Ministry punching in forestry road access to Highway 8 corridor

Plan for bush road access

The provincial government is working on using forestry roads to provide access to the flood-devastated Nicola Valley between Merritt and Spences Bridge.

The Highway 8 corridor was the hardest hit by flooding in November. Along a 45 kilometres stretch of highway, there are 23 sites of “significant damage” consisting of 20 washouts and three damaged bridges.

The government says is hopes to establish access to the valley using Skuhun FSR (estimated Dec. 15) and Manning FSR (estimated three weeks).

There is no timeline as to when the highway will be reopened, with the government only saying it will take “significant time” to repair.

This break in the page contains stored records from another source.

From an optimization exercise on the open Yosys and OpenROAD flow, aimed at small area, a short achievable clock period and few clock cycles per item; shortcuts taken in it are not production practice. Only simulation tests tie the RTL to the original design; equivalence was not proved.

==> design/flow/run.sh <==
#!/bin/bash
# synth_recipe.tcl (not shown) runs the flow's synth.tcl, then flattens the netlist and writes it again
# the make line also repeats each setting of config.mk as NAME=value (left out here)
make -C /OpenROAD-flow-scripts/flow DESIGN_CONFIG=/design/flow/config.mk WORK_HOME=/design/flow/orfs CLKGATE_MAP_FILE= SYNTH_SCRIPT=/design/flow/synth_recipe.tcl finish
==> design/flow/config.mk <==
export PLATFORM = sky130hd
export DESIGN_NAME = sudoku_sweep_engine
export DESIGN_NICKNAME = sudoku_sweep_engine
export VERILOG_FILES = /design/flow/design.v
export SDC_FILE = /design/flow/constraint.sdc
export NUM_CORES = 4
export LEC_CHECK = 0
export ABC_AREA = 1
export CAP_MARGIN = 20
export CORE_MARGIN = 2
export CORE_UTILIZATION = 62
export SLEW_MARGIN = 20
==> design/flow/constraint.sdc <==
create_clock -name core_clock -period 9.0 [get_ports {i_Clk}]
set_input_delay 1.8000 -clock core_clock [delete_from_list [all_inputs] [get_ports {i_Clk}]]
set_output_delay 1.8000 -clock core_clock [all_outputs]
set_load 0.01 [all_outputs]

The government has started publishing a weekly newsletter on the rebuild of the Highway 8 corridor, in an effort to provide information to residents still many months away from returning home — if they are lucky enough to still have one.

“MOTI is working in close collaboration with leadership from Cook's Ferry Indian Band, Shackan Indian Band, Nooaitch Indian Band, Lower Nicola Indian Band and the Thompson-Nicola Regional District (TNRD). We are also working with BC Hydro to ensure that as temporary access points are created, these areas are accessible to restore power,” said MOTI’s newsletter.

BC Hydro said service was restored on Friday to 10 customers in Nooaitch along Shackelly Road, and about 30 customers now have power between Spius Creek and Dot Ranch.

BC Hydro crews are working to replace equipment and restore service to additional customers in the area this week. The storm destroyed 87 power poles and 14 transformers along Highway 8.

The government says it is working as quickly as possible to restore road access to the valley and is currently working on the Curnow Bridge.